» DATA EXTRACT

===== src/sv/qcws_ctrl.sv =====
// ----------------------------------------------------------------------------
// qcws_ctrl
// Sequencer: decodes each item and steps the datapath through a query.
// ----------------------------------------------------------------------------
module qcws_ctrl (
  input  logic             clk_i,
  input  logic             rst_ni,
  input  logic             in_valid_i,
  output logic             in_ready_o,
  input  qcws_pkg::stat_t  stat_i,
  output qcws_pkg::cmd_t   cmd_o
);
  import qcws_pkg::*;

  typedef enum logic [12:0] {
    S_IDLE  = 13'h0001,
    S_EXEC  = 13'h0002,
    S_SUM   = 13'h0004,
    S_MEAN  = 13'h0008,
    S_CHECK = 13'h0010,
    S_DEV   = 13'h0020,
    S_STD   = 13'h0040,
    S_SQRT  = 13'h0080,
    S_CVP   = 13'h0100,
    S_CV    = 13'h0200,
    S_RGO   = 13'h0400,
    S_RATIO = 13'h0800,
    S_OUT   = 13'h1000
  } state_e;

  state_e state_q, state_d;
  res_e   res_q, res_d;

  always_ff @(posedge clk_i or negedge rst_ni) begin
    if (!rst_ni) begin
      state_q <= S_IDLE;
      res_q   <= RES_NONE;
    end else begin
      state_q <= state_d;
      res_q   <= res_d;
    end
  end

  assign in_ready_o = (state_q == S_IDLE);

  always_comb begin
    cmd_o   = '0;
    cmd_o.res = res_q;
    state_d = state_q;
    res_d   = res_q;
    case (state_q)
      S_IDLE: begin
        if (in_valid_i) begin
          cmd_o.load_item = 1'b1;
          state_d = S_EXEC;
        end
      end
      S_EXEC: begin
        state_d = S_OUT;
        if (!stat_i.ch_ok) begin
          res_d = (stat_i.kind == KIND_QUERY) ? RES_BADQ : RES_NONE;
        end else begin
          case (stat_i.kind)
            KIND_SETUP: begin
              cmd_o.do_setup = 1'b1;
              res_d = RES_ACK;
            end
            KIND_SUBMIT: begin
              cmd_o.do_submit = 1'b1;
              res_d = stat_i.in_range ? RES_ACK : RES_REJECT;
            end
            KIND_QUERY: begin
              cmd_o.rd_start = 1'b1;
              state_d = S_SUM;
            end
            default: res_d = RES_NONE;
          endcase
        end
      end
      S_SUM: begin
        cmd_o.sum_run = 1'b1;
        cmd_o.div_sel = DIV_MEAN;
        if (stat_i.sum_done) begin
          if (stat_i.n_zero) begin
            res_d   = RES_INVALID;
            state_d = S_OUT;
          end else begin
            cmd_o.div_start = 1'b1;
            state_d = S_MEAN;
          end
        end
      end
      S_MEAN: begin
        cmd_o.div_sel = DIV_MEAN;
        if (!stat_i.div_busy) begin
          cmd_o.div_take = 1'b1;
          state_d = S_CHECK;
        end
      end
      S_CHECK: begin
        if (stat_i.stats_ok) begin
          cmd_o.dev_start = 1'b1;
          state_d = S_DEV;
        end else begin
          res_d   = RES_INVALID;
          state_d = S_OUT;
        end
      end
      S_DEV: begin
        cmd_o.dev_run = 1'b1;
        cmd_o.div_sel = DIV_STD;
        if (stat_i.dev_done) begin
          cmd_o.div_start = 1'b1;
          state_d = S_STD;
        end
      end
      S_STD: begin
        cmd_o.div_sel = DIV_STD;
        if (!stat_i.div_busy) begin
          cmd_o.div_take   = 1'b1;
          cmd_o.sqrt_start = 1'b1;
          state_d = S_SQRT;
        end
      end
      S_SQRT: begin
        if (!stat_i.sqrt_busy) begin
          cmd_o.sd_take = 1'b1;
          state_d = S_CVP;
        end
      end
      S_CVP: begin
        cmd_o.div_sel   = DIV_CV;
        cmd_o.div_start = 1'b1;
        state_d = S_CV;
      end
      S_CV: begin
        cmd_o.div_sel = DIV_CV;
        if (!stat_i.div_busy) begin
          cmd_o.div_take = 1'b1;
          state_d = S_RGO;
        end
      end
      S_RGO: begin
        cmd_o.div_sel   = DIV_RATIO;
        cmd_o.div_start = 1'b1;
        state_d = S_RATIO;
      end
      S_RATIO: begin
        cmd_o.div_sel = DIV_RATIO;
        if (!stat_i.div_busy) begin
          cmd_o.div_take = 1'b1;
          res_d   = RES_STATS;
          state_d = S_OUT;
        end
      end
      S_OUT: begin
        if (stat_i.out_free) begin
          cmd_o.out_load = 1'b1;
          state_d = S_IDLE;
        end
      end
      default: state_d = S_IDLE;
    endcase
  end

endmodule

» EXERCISE
Copy out the whole listing exactly.

» RESULT OF THIS EXERCISE
===== src/sv/qcws_ctrl.sv =====
// ----------------------------------------------------------------------------
// qcws_ctrl
// Sequencer: decodes each item and steps the datapath through a query.
// ----------------------------------------------------------------------------
module qcws_ctrl (
  input  logic             clk_i,
  input  logic             rst_ni,
  input  logic             in_valid_i,
  output logic             in_ready_o,
  input  qcws_pkg::stat_t  stat_i,
  output qcws_pkg::cmd_t   cmd_o
);
  import qcws_pkg::*;

  typedef enum logic [12:0] {
    S_IDLE  = 13'h0001,
    S_EXEC  = 13'h0002,
    S_SUM   = 13'h0004,
    S_MEAN  = 13'h0008,
    S_CHECK = 13'h0010,
    S_DEV   = 13'h0020,
    S_STD   = 13'h0040,
    S_SQRT  = 13'h0080,
    S_CVP   = 13'h0100,
    S_CV    = 13'h0200,
    S_RGO   = 13'h0400,
    S_RATIO = 13'h0800,
    S_OUT   = 13'h1000
  } state_e;

  state_e state_q, state_d;
  res_e   res_q, res_d;

  always_ff @(posedge clk_i or negedge rst_ni) begin
    if (!rst_ni) begin
      state_q <= S_IDLE;
      res_q   <= RES_NONE;
    end else begin
      state_q <= state_d;
      res_q   <= res_d;
    end
  end

  assign in_ready_o = (state_q == S_IDLE);

  always_comb begin
    cmd_o   = '0;
    cmd_o.res = res_q;
    state_d = state_q;
    res_d   = res_q;
    case (state_q)
      S_IDLE: begin
        if (in_valid_i) begin
          cmd_o.load_item = 1'b1;
          state_d = S_EXEC;
        end
      end
      S_EXEC: begin
        state_d = S_OUT;
        if (!stat_i.ch_ok) begin
          res_d = (stat_i.kind == KIND_QUERY) ? RES_BADQ : RES_NONE;
        end else begin
          case (stat_i.kind)
            KIND_SETUP: begin
              cmd_o.do_setup = 1'b1;
              res_d = RES_ACK;
            end
            KIND_SUBMIT: begin
              cmd_o.do_submit = 1'b1;
              res_d = stat_i.in_range ? RES_ACK : RES_REJECT;
            end
            KIND_QUERY: begin
              cmd_o.rd_start = 1'b1;
              state_d = S_SUM;
            end
            default: res_d = RES_NONE;
          endcase
        end
      end
      S_SUM: begin
        cmd_o.sum_run = 1'b1;
        cmd_o.div_sel = DIV_MEAN;
        if (stat_i.sum_done) begin
          if (stat_i.n_zero) begin
            res_d   = RES_INVALID;
            state_d = S_OUT;
          end else begin
            cmd_o.div_start = 1'b1;
            state_d = S_MEAN;
          end
        end
      end
      S_MEAN: begin
        cmd_o.div_sel = DIV_MEAN;
        if (!stat_i.div_busy) begin
          cmd_o.div_take = 1'b1;
          state_d = S_CHECK;
        end
      end
      S_CHECK: begin
        if (stat_i.stats_ok) begin
          cmd_o.dev_start = 1'b1;
          state_d = S_DEV;
        end else begin
          res_d   = RES_INVALID;
          state_d = S_OUT;
        end
      end
      S_DEV: begin
        cmd_o.dev_run = 1'b1;
        cmd_o.div_sel = DIV_STD;
        if (stat_i.dev_done) begin
          cmd_o.div_start = 1'b1;
          state_d = S_STD;
        end
      end
      S_STD: begin
        cmd_o.div_sel = DIV_STD;
        if (!stat_i.div_busy) begin
          cmd_o.div_take   = 1'b1;
          cmd_o.sqrt_start = 1'b1;
          state_d = S_SQRT;
        end
      end
      S_SQRT: begin
        if (!stat_i.sqrt_busy) begin
          cmd_o.sd_take = 1'b1;
          state_d = S_CVP;
        end
      end
      S_CVP: begin
        cmd_o.div_sel   = DIV_CV;
        cmd_o.div_start = 1'b1;
        state_d = S_CV;
      end
      S_CV: begin
        cmd_o.div_sel = DIV_CV;
        if (!stat_i.div_busy) begin
          cmd_o.div_take = 1'b1;
          state_d = S_RGO;
        end
      end
      S_RGO: begin
        cmd_o.div_sel   = DIV_RATIO;
        cmd_o.div_start = 1'b1;
        state_d = S_RATIO;
      end
      S_RATIO: begin
        cmd_o.div_sel = DIV_RATIO;
        if (!stat_i.div_busy) begin
          cmd_o.div_take = 1'b1;
          res_d   = RES_STATS;
          state_d = S_OUT;
        end
      end
      S_OUT: begin
        if (stat_i.out_free) begin
          cmd_o.out_load = 1'b1;
          state_d = S_IDLE;
        end
      end
      default: state_d = S_IDLE;
    endcase
  end

endmodule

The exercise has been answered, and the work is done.